More generally, what spec of cluster have you deployed (VM SKUs, topology) and what is your use case? How much data are you indexing/searching?

Get License API:

{
  "license" : {
    "status" : "active",
    "uid" : "xxxxx",
    "type" : "trial",
    "issue_date" : "2019-02-13T22:38:00.303Z",
    "issue_date_in_millis" : 1550097480303,
    "expiry_date" : "2019-03-15T22:38:00.303Z",
    "expiry_date_in_millis" : 1552689480303,
    "max_nodes" : 1000,
    "issued_to" : "elk-dev",
    "issuer" : "elasticsearch",
    "start_date_in_millis" : -1
  }
}

I don't know, what do you mean by scroll api.

Monitoring:

Elasticsearch: Elasticsearch cluster status is yellow. Allocate missing replica shards.
Node: 1
Indices: 64
Memory: 721.8 MB / 957.7 MB
Total shards: 186
Unassigned Shards: 42
Documents: 31,280,901
Data: 14.6 GB

Kibana: Health is green

I am monitoring kubernetes cluster. Currently, I have metricbeat, filebeat and apm-server installed in it.

You should look at fixing these unassigned shards. It's likely because there are replica shards configured for indices but only one node, so Elasticsearch will not assign replica shards to the same node as that which has the primary shards.

  • What VM SKU are you running Elasticsearch on?

  • What typical load is the cluster under - what does GET /_nodes/stats return?

  • Do you have monitoring enabled on the cluster, and have those monitoring metrics indexed somewhere, perhaps on the cluster itself? If so, can you share a screenshot?

  • What disk topology has the node been deployed with?

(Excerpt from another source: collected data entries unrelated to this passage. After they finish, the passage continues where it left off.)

Source: an optimization exercise on an open RTL-to-GDS flow (aim: small area, a short achievable clock period and few clock cycles). Production flows keep margins and buffers that such runs may drop.
In this exercise RTL edits were held to simulation tests only and were not proved equivalent to the original.
No activity file was given, so power comes from the tool's default toggle rates.

==> inputs of build 73 <==
// cache
module cache(
    clk,
    proc_reset,
    proc_read,
    proc_write,
    proc_addr,
    proc_rdata,
    proc_wdata,
    proc_stall,
    mem_read,
    mem_write,
    mem_addr,
    mem_rdata,
    mem_wdata,
    mem_ready
);
    input          clk;
    input          proc_reset;
    input          proc_read, proc_write;
    input   [29:0] proc_addr;
    input   [31:0] proc_wdata;
    output         proc_stall;
    output  [31:0] proc_rdata;
    input  [127:0] mem_rdata;
    input          mem_ready;
    output         mem_read, mem_write;
    output  [27:0] mem_addr;
    output [127:0] mem_wdata;
    localparam IDLE  = 3'd0;    
    localparam RWAIT = 3'd1;    
    localparam WWAIT = 3'd2;    
    localparam DONE  = 3'd3;    
    localparam FIX   = 3'd4;    
    localparam WPREP = 3'd5;    
    localparam PK    = 6;       
    reg [127:0] data0 [0:3];
    reg [127:0] data1 [0:3];
    reg  [25:0] tag0  [0:3];
    reg  [25:0] tag1  [0:3];
    reg   [3:0] v0, v1;
    reg   [3:0] mru0;           
    reg   [2:0] state;
    reg         done_r;
    reg         mem_read_r, mem_write_r;
    reg  [29:0] addr_r;         
    reg         wr_r;
    reg         way_r;          
    reg  [31:0] rdata_r;
    reg [127:0] wdata_r;        
    assign proc_stall = ~done_r;
    assign proc_rdata = rdata_r;
    assign mem_read   = mem_read_r;
    assign mem_write  = mem_write_r;
    assign mem_addr   = addr_r[29:2];
    assign mem_wdata  = wdata_r;
    wire  [1:0] idx = proc_addr[3:2];
    wire  [1:0] off = proc_addr[1:0];
    wire [25:0] tg  = proc_addr[29:4];
  ...
==> module cache, before the edit <==
module cache(
    clk,
    proc_reset,
    proc_read,
    proc_write,
    proc_addr,
    proc_rdata,
    proc_wdata,
    proc_stall,
    mem_read,
    mem_write,
    mem_addr,
    mem_rdata,
    mem_wdata,
    mem_ready
);
    input          clk;
    input          proc_reset;
    input          proc_read, proc_write;
    input   [29:0] proc_addr;
    input   [31:0] proc_wdata;
    output         proc_stall;
    output  [31:0] proc_rdata;
    input  [127:0] mem_rdata;
    input          mem_ready;
    output         mem_read, mem_write;
    output  [27:0] mem_addr;
    output [127:0] mem_wdata;
    localparam IDLE  = 3'd0;    
    localparam RWAIT = 3'd1;    
    localparam WWAIT = 3'd2;    
    localparam DONE  = 3'd3;    
    localparam FIX   = 3'd4;    
    localparam WPREP = 3'd5;    
    localparam PK    = 6;       
    reg [127:0] data0 [0:3];
    reg [127:0] data1 [0:3];
    reg  [25:0] tag0  [0:3];
    reg  [25:0] tag1  [0:3];
    reg   [3:0] v0, v1;
    reg   [3:0] mru0;           
    reg   [2:0] state;
    reg         done_r;
    reg         mem_read_r, mem_write_r;
    reg  [29:0] addr_r;         
    reg         wr_r;
    reg         way_r;          
    reg  [31:0] rdata_r;
    reg [127:0] wdata_r;        
    assign proc_stall = ~done_r;
    assign proc_rdata = rdata_r;
    assign mem_read   = mem_read_r;
    assign mem_write  = mem_write_r;
    assign mem_addr   = addr_r[29:2];
    assign mem_wdata  = wdata_r;
    wire  [1:0] idx = proc_addr[3:2];
    wire  [1:0] off = proc_addr[1:0];
    wire [25:0] tg  = proc_addr[29:4];
    wire [3:0] eq0, eq1;
    genvar s;
    generate
        for (s = 0; s < 4; s = s + 1) begin : g_cmp
            assign eq0[s] = v0[s] & (tag0[s] == tg);
            assign eq1[s] = v1[s] & (tag1[s] == tg);
        end
    endgenerate
    wire h0 = eq0[idx];
    wire h1 = eq1[idx];
    wire hit = h0 | h1;
    wire [3:0] pm0, pm1;
    generate
        for (s = 0; s < 4; s = s + 1) begin : g_pred
            assign pm0[s] = v0[s] & (tag0[s][PK-1:0] == tg[PK-1:0]);
            assign pm1[s] = v1[s] & (tag1[s][PK-1:0] == tg[PK-1:0]);
        end
    endgenerate
    wire p1 = pm1[idx] & ~pm0[idx];
    wire sel = (state == IDLE) ? p1 : way_r;
    wire right = sel ? h1 : h0;        
    wire [127:0] blk0 = data0[idx];
    wire [127:0] blk1 = data1[idx];
    wire  [31:0] w0 = blk0[32*off +: 32];
    wire  [31:0] w1 = blk1[32*off +: 32];
    wire [127:0] hblk = way_r ? blk1 : blk0;
    wire wright = way_r ? h1 : h0;
    wire  [1:0] off_r = addr_r[1:0];
    wire vic = ~v0[idx] ? 1'b0 : (~v1[idx] ? 1'b1 : mru0[idx]);
    reg [127:0] nblk;
    integer k;
    always @(*) begin
        nblk = (state == RWAIT) ? mem_rdata : hblk;
        for (k = 0; k < 4; k = k + 1)
            if (off == k) nblk[32*k +: 32] = proc_wdata;
    end
    wire req = proc_read | proc_write;
    wire refill_en = (state == RWAIT) & mem_ready;
    always @(posedge clk) begin
        addr_r  <= proc_addr;
        wr_r    <= proc_write;
        rdata_r <= (state == RWAIT) ? mem_rdata[32*off_r +: 32] : (sel ? w1 : w0);
        wdata_r <= nblk;
    end
    always @(posedge clk) begin
        if (proc_reset) begin
            state       <= IDLE;
            done_r      <= 1'b0;
            mem_read_r  <= 1'b0;
            mem_write_r <= 1'b0;
        end else begin
            case (state)
            IDLE: if (req) begin
                if (hit & proc_write & wright) begin
                    state       <= WWAIT;
                    mem_write_r <= 1'b1;
                end else if (hit & proc_write) begin
                    state <= WPREP;
                end else if (hit & ~right) begin
                    state <= FIX;
                end else if (hit) begin
                    state  <= DONE;
                    done_r <= 1'b1;
                end else begin
                    state      <= RWAIT;
                    mem_read_r <= 1'b1;
                end
            end
            RWAIT: if (mem_ready) begin
                mem_read_r <= 1'b0;
                if (wr_r) begin
                    state       <= WWAIT;
                    mem_write_r <= 1'b1;
                end else begin
                    state  <= DONE;
                    done_r <= 1'b1;
                end
            end
            WWAIT: if (mem_ready) begin
                mem_write_r <= 1'b0;
                state       <= DONE;
                done_r      <= 1'b1;
            end
            FIX: begin
                state  <= DONE;
                done_r <= 1'b1;
            end
            WPREP: begin
                state       <= WWAIT;
                mem_write_r <= 1'b1;
            end
            default: begin
                state  <= IDLE;
                done_r <= 1'b0;
            end
            endcase
        end
    end
    always @(posedge clk) begin
        if (state == IDLE) way_r <= h1;
        else if (refill_en) way_r <= vic;
    end
    integer i;
    always @(posedge clk) begin
        if (proc_reset) begin
            v0 <= 4'd0;
            v1 <= 4'd0;
        end else begin
            for (i = 0; i < 4; i = i + 1) begin
                if (refill_en && idx == i) begin
                    if (vic) v1[i] <= 1'b1;
                    else     v0[i] <= 1'b1;
                end
            end
        end
    end
    wire [127:0] col = (state == RWAIT) ? mem_rdata : {4{proc_wdata}};
    integer j;
    always @(posedge clk) begin
        for (i = 0; i < 4; i = i + 1) begin
            if (refill_en && idx == i) begin
                mru0[i] <= ~vic;
                if (vic) tag1[i] <= tg;
                else     tag0[i] <= tg;
            end
            if (state == WWAIT && idx == i) mru0[i] <= ~way_r;
            for (j = 0; j < 4; j = j + 1) begin
                if (idx == i && (refill_en && vic || state == WWAIT && way_r && off == j))
                    data1[i][32*j +: 32] <= col[32*j +: 32];
                if (idx == i && (refill_en && !vic || state == WWAIT && !way_r && off == j))
                    data0[i][32*j +: 32] <= col[32*j +: 32];
            end
        end
    end
endmodule
export LEC_CHECK = 0
export CAP_MARGIN = 40
export CORE_MARGIN = 2
export CORE_UTILIZATION = 30
export PLACE_DENSITY = 0.5
export SLEW_MARGIN = 40
create_clock -name core_clock -period 12.0 [get_ports {clk}]
standard.sh (not shown) runs the stock make flow with config.mk's settings and CLKGATE_MAP_FILE= SYNTH_SCRIPT=/design/flow/synth_recipe.tcl, a recipe that flattens the netlist after the stock synthesis.
==> flow/flow/run.sh <==
#!/bin/bash
# The standard layout with a few knobs changed:
# - ports get buf_2 buffers instead of the delay buffer the resizer picks;
# - the clock tree uses clkbuf_8 with smaller sink clusters;
# - the core is smaller (55% utilisation), for shorter wires.
# Clock, constraints and all other steps are the standard ones; synthesis is
# the standard synthesis, unchanged.
set -euo pipefail
KNOBS=(
  SETUP_SLACK_MARGIN=8.3
  "BUFFER_PORTS_ARGS=-buffer_cell sky130_fd_sc_hd__buf_2"
  CTS_BUF_LIST=sky130_fd_sc_hd__clkbuf_8
  CTS_CLUSTER_SIZE=16
  CTS_CLUSTER_DIAMETER=40
  CORE_UTILIZATION=55
  PLACE_DENSITY=0.7
)
bash standard.sh synth > synth.log 2>&1
bash standard.sh "${KNOBS[@]}" finish > layout.log 2>&1
==> trial 18 (differences from build 73) <==
==> flow/flow/run.sh (replaced) <==
#!/bin/bash
# The standard layout with a few knobs changed:
# - ports get buf_2 buffers instead of the delay buffer the resizer picks;
# - the clock tree uses clkbuf_8 with smaller sink clusters and no dummy loads;
# - the core is smaller (55% utilisation), for shorter wires.
# Clock, constraints and all other steps are the standard ones; synthesis is
# the standard synthesis, unchanged.
set -euo pipefail
KNOBS=(
  SETUP_SLACK_MARGIN=8.3
  "BUFFER_PORTS_ARGS=-buffer_cell sky130_fd_sc_hd__buf_2"
  "CTS_ARGS=-sink_clustering_enable -repair_clock_nets -buf_list sky130_fd_sc_hd__clkbuf_8 -sink_clustering_size 16 -sink_clustering_max_diameter 40 -dont_use_dummy_load"
  CORE_UTILIZATION=55
  PLACE_DENSITY=0.7
)
bash standard.sh synth > synth.log 2>&1
bash standard.sh "${KNOBS[@]}" finish > layout.log 2>&1
==> build 70 (differences from build 73) <==
--- a/flow/design.v
+++ b/flow/design.v
@@ -85,12 +85,16 @@
     wire wright = way_r ? h1 : h0;
     wire  [1:0] off_r = addr_r[1:0];
     wire vic = ~v0[idx] ? 1'b0 : (~v1[idx] ? 1'b1 : mru0[idx]);
-    reg [127:0] nblk;
+    reg [127:0] refill;         
+    reg [127:0] hmerge;         
     integer k;
     always @(*) begin
-        nblk = (state == RWAIT) ? mem_rdata : hblk;
-        for (k = 0; k < 4; k = k + 1)
-            if (off == k) nblk[32*k +: 32] = proc_wdata;
+        refill = mem_rdata;
+        hmerge = hblk;
+        for (k = 0; k < 4; k = k + 1) begin
+            if (wr_r && off_r == k) refill[32*k +: 32] = proc_wdata;
+            if (off == k)           hmerge[32*k +: 32] = proc_wdata;
+        end
     end
     wire req = proc_read | proc_write;
     wire refill_en = (state == RWAIT) & mem_ready;
@@ -98,7 +102,7 @@
         addr_r  <= proc_addr;
         wr_r    <= proc_write;
         rdata_r <= (state == RWAIT) ? mem_rdata[32*off_r +: 32] : (sel ? w1 : w0);
-        wdata_r <= nblk;
+        wdata_r <= (state == RWAIT) ? refill : hmerge;
     end
     always @(posedge clk) begin
         if (proc_reset) begin
@@ -172,7 +176,7 @@
             end
         end
     end
-    wire [127:0] col = (state == RWAIT) ? mem_rdata : {4{proc_wdata}};
+    wire [127:0] col = (state == RWAIT) ? refill : {4{proc_wdata}};
     integer j;
     always @(posedge clk) begin
         for (i = 0; i < 4; i = i + 1) begin
--- a/flow/flow/run.sh
+++ b/flow/flow/run.sh
@@ -7,7 +7,7 @@
 # the standard synthesis, unchanged.
 set -euo pipefail
 KNOBS=(
-  SETUP_SLACK_MARGIN=8.3
+  SETUP_SLACK_MARGIN=8.2
   "BUFFER_PORTS_ARGS=-buffer_cell sky130_fd_sc_hd__buf_2"
   CTS_BUF_LIST=sky130_fd_sc_hd__clkbuf_8
   CTS_CLUSTER_SIZE=16
==> trial 48 (differences from build 73) <==
==> flow/design.v (replaced) <==
module cache(
    clk,
    proc_reset,
    proc_read,
    proc_write,
    proc_addr,
    proc_rdata,
    proc_wdata,
    proc_stall,
    mem_read,
    mem_write,
    mem_addr,
    mem_rdata,
    mem_wdata,
    mem_ready
);
    input          clk;
    input          proc_reset;
    input          proc_read, proc_write;
    input   [29:0] proc_addr;
    input   [31:0] proc_wdata;
    output         proc_stall;
    output  [31:0] proc_rdata;
    input  [127:0] mem_rdata;
    input          mem_ready;
    output         mem_read, mem_write;
    output  [27:0] mem_addr;
    output [127:0] mem_wdata;
    localparam IDLE  = 2'd0;    
    localparam RWAIT = 2'd1;    
    localparam WWAIT = 2'd2;    
    localparam DONE  = 2'd3;    
    reg [127:0] data0 [0:3];
    reg [127:0] data1 [0:3];
    reg  [25:0] tag0  [0:3];
    reg  [25:0] tag1  [0:3];
    reg   [3:0] v0, v1;
    reg   [3:0] mru0;           
    reg   [1:0] state;
    reg         done_r;
    reg         mem_read_r, mem_write_r;
    reg  [29:0] addr_r;         
    reg         wr_r;
    reg         way_r;          
    reg  [31:0] rdata_r;
    reg [127:0] wdata_r;
    reg         fill_r;         
    assign proc_stall = ~done_r;
    assign proc_rdata = rdata_r;
    assign mem_read   = mem_read_r;
    assign mem_write  = mem_write_r;
    assign mem_addr   = addr_r[29:2];
    assign mem_wdata  = wdata_r;
    wire  [1:0] idx = proc_addr[3:2];
    wire  [1:0] off = proc_addr[1:0];
    wire [25:0] tg  = proc_addr[29:4];
    wire [3:0] eq0, eq1;
    genvar s;
    generate
        for (s = 0; s < 4; s = s + 1) begin : g_cmp
            assign eq0[s] = v0[s] & (tag0[s] == tg);
            assign eq1[s] = v1[s] & (tag1[s] == tg);
        end
    endgenerate
    wire h0 = eq0[idx];
    wire h1 = eq1[idx];
    wire hit = h0 | h1;
    wire [127:0] blk0 = data0[idx];
    wire [127:0] blk1 = data1[idx];
    wire  [31:0] w0 = blk0[32*off +: 32];
    wire  [31:0] w1 = blk1[32*off +: 32];
    wire [127:0] hblk = ({128{h0}} & blk0) | ({128{h1}} & blk1);
    wire  [1:0] idx_r = addr_r[3:2];
    wire  [1:0] off_r = addr_r[1:0];
    wire vic = ~v0[idx_r] ? 1'b0 : (~v1[idx_r] ? 1'b1 : mru0[idx_r]);
    reg [127:0] refill;         
    reg [127:0] hmerge;         
    integer k;
    always @(*) begin
        refill = mem_rdata;
        hmerge = hblk;
        for (k = 0; k < 4; k = k + 1) begin
            if (wr_r && off_r == k) refill[32*k +: 32] = proc_wdata;
            if (off == k)           hmerge[32*k +: 32] = proc_wdata;
        end
    end
    wire req = proc_read | proc_write;
    wire refill_en = (state == RWAIT) & mem_ready;
    always @(posedge clk) begin
        addr_r  <= proc_addr;
        wr_r    <= proc_write;
        rdata_r <= (state == IDLE) ? (({32{h0}} & w0) | ({32{h1}} & w1))
                                   : mem_rdata[32*off_r +: 32];
        if (state != WWAIT) wdata_r <= (state == RWAIT) ? refill : hmerge;
        fill_r  <= refill_en;
    end
    always @(posedge clk) begin
        if (proc_reset) begin
            state       <= IDLE;
            done_r      <= 1'b0;
            mem_read_r  <= 1'b0;
            mem_write_r <= 1'b0;
        end else begin
            case (state)
            IDLE: if (req) begin
                if (hit & proc_read) begin
                    state  <= DONE;
                    done_r <= 1'b1;
                end else if (hit) begin
                    state       <= WWAIT;
                    mem_write_r <= 1'b1;
                end else begin
                    state      <= RWAIT;
                    mem_read_r <= 1'b1;
                end
            end
            RWAIT: if (mem_ready) begin
                mem_read_r <= 1'b0;
                if (wr_r) begin
                    state       <= WWAIT;
                    mem_write_r <= 1'b1;
                end else begin
                    state  <= DONE;
                    done_r <= 1'b1;
                end
            end
            WWAIT: if (mem_ready) begin
                mem_write_r <= 1'b0;
                state       <= DONE;
                done_r      <= 1'b1;
            end
            default: begin
                state  <= IDLE;
                done_r <= 1'b0;
            end
            endcase
        end
    end
    always @(posedge clk) begin
        if (state == IDLE) way_r <= h1;
        else if (refill_en) way_r <= vic;
    end
    integer i;
    always @(posedge clk) begin
        if (proc_reset) begin
            v0 <= 4'd0;
            v1 <= 4'd0;
        end else begin
            for (i = 0; i < 4; i = i + 1) begin
                if (refill_en && idx_r == i) begin
                    if (vic) v1[i] <= 1'b1;
                    else     v0[i] <= 1'b1;
                end
            end
        end
    end
    wire store = fill_r | (state == WWAIT);
    always @(posedge clk) begin
        for (i = 0; i < 4; i = i + 1) begin
            if (refill_en && idx_r == i) begin
                mru0[i] <= ~vic;
                if (vic) tag1[i] <= addr_r[29:4];
                else     tag0[i] <= addr_r[29:4];
            end
            if (state == WWAIT && idx_r == i) mru0[i] <= ~way_r;
            if (store && idx_r == i) begin
                if (way_r) data1[i] <= wdata_r;
                else       data0[i] <= wdata_r;
            end
        end
    end
endmodule
==> flow/flow/run.sh (replaced) <==
#!/bin/bash
# The standard layout with a few knobs changed:
# - ports get buf_2 buffers instead of the delay buffer the resizer picks;
# - the clock tree uses clkbuf_8;
# - the core is smaller (65% utilisation), for shorter wires.
# Clock, constraints and all other steps are the standard ones; synthesis is
# the standard synthesis, unchanged.
set -euo pipefail
KNOBS=(
  SETUP_SLACK_MARGIN=8.0
  "BUFFER_PORTS_ARGS=-buffer_cell sky130_fd_sc_hd__buf_2"
  CTS_BUF_LIST=sky130_fd_sc_hd__clkbuf_8
  CTS_CLUSTER_SIZE=20
  CTS_CLUSTER_DIAMETER=50
  CORE_UTILIZATION=65
  PLACE_DENSITY=0.75
)
bash standard.sh synth > synth.log 2>&1
bash standard.sh "${KNOBS[@]}" finish > layout.log 2>&1
==> run notes <==
	trial 48	build 73	build 70	trial 18
Worst Setup Path Type	in -> reg	reg -> out	in -> reg	in -> reg
Vertical extent of the die	306 um	330 um	330 um	330 um
Post-layout power	13000 uW	13400 uW	13500 uW	12600 uW
Start point of the worst hold path	v0[0]	v1[0]	done_r	v1[3]
Sequential-to-total area share from yosys stat	71.9%	70.4%	70.4%	70.4%
Count of instances resized after the clock tree is built	119	308	261	328
Clock-pin slew reported for the worst setup and hold paths after clock tree synthesis	0.11 ns	0.08 ns	0.08 ns	0.09 ns
Cell count after synthesis	3072	3245	3251	3245
Routed wire length	175000 um	165000 um	178000 um	167000 um
Drt via density	7.19	6.32	6.59	6.43
Number of ordinary and repair buffers in the finished layout	646	530	525	553
Result of the run	complete, no violations	complete, no violations	complete, no violations	complete, no violations
Multi-input combinational area share	24.4%	24.8%	24.8%	25.3%
Met2 WL post-DR	82400 um	81300 um	83300 um	82000 um
Max transition margin	39.0%	45.6%	44.4%	44.1%
Cell variety after synth	44	50	52	50
Adder-cell share of the synthesized area	0.106%	0%	0%	0%
Clock share of power	25.5%	26.8%	27.4%	21.6%
Total power density per cell area	187 nW/um^2	195 nW/um^2	198 nW/um^2	185 nW/um^2
Testbench counts of build 73, summed over its fixed seeds: cycles 143,402.
Testbench counts of trial 18, summed over its fixed seeds: cycles 143,402.
Testbench counts of build 70, summed over its fixed seeds: cycles 143,402.
Testbench counts of trial 48, summed over its fixed seeds: cycles 142,196.

static timing again, ports no longer ideal:
Ports are ideal in the flow. The routed layouts listed here were re-timed in OpenROAD.
Step 1: set_driving_cell puts a clkbuf_16 on clk and a buf_2 on each other input, an assumption about the parent block.
Step 2, shift: input delay + t, output delay - t, t = (earliest + latest rising clock arrival at the registers) / 2. This alone moves slack from input paths to output paths.
Three values: ideal ports, drivers, drivers and shift; two values: the first two.
run | t (ns) | setup slack, ns | latest minus earliest clock arrival (ns)
build 73 | 0.928 | 8.194 / 8.093 / 7.165 | 0.040 / 0.040
trial 18 | 0.906 | 8.219 / 8.098 / 7.192 | 0.092 / 0.092
build 70 | 0.962 | 8.053 / 8.043 / 7.081 | 0.074 / 0.074
trial 48 | 0.921 | 7.992 / 7.870 / 6.949 | 0.051 / 0.052
After both steps setup and hold are still met in every run listed. For trial 48, which loses most, drivers alone change the setup slack by -0.122 ns; drivers and shift together by -1.043 ns.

Your single node only has a 1GB heap with 64 indices, 186 shards and 31.2 milliion documents spread across them. Seeing some monitoring metrics for the cluster would definitely help here, but on first glance, this seems very underpowered just for the number of indices and shards that you have.

The amount of heap used is around 75% of heap allocated, meaning the node is likely experiencing memory pressure and frequent garbage collection. I would recommend using a more powerful VM SKU with more RAM to allow more heap to be allocated to Elasticsearch. In addition, if the single VM running the process goes down, the cluster will be inoperable; you may want to consider running a minimum 3 master-eligible node cluster to provide high availability and avoid split-brain scenarios. With a sufficient number of replica shards for the number of primary shards for each index, if a node were to go down, the cluster would continue to operate.

This topic was automatically closed 28 days after the last reply. New replies are no longer allowed.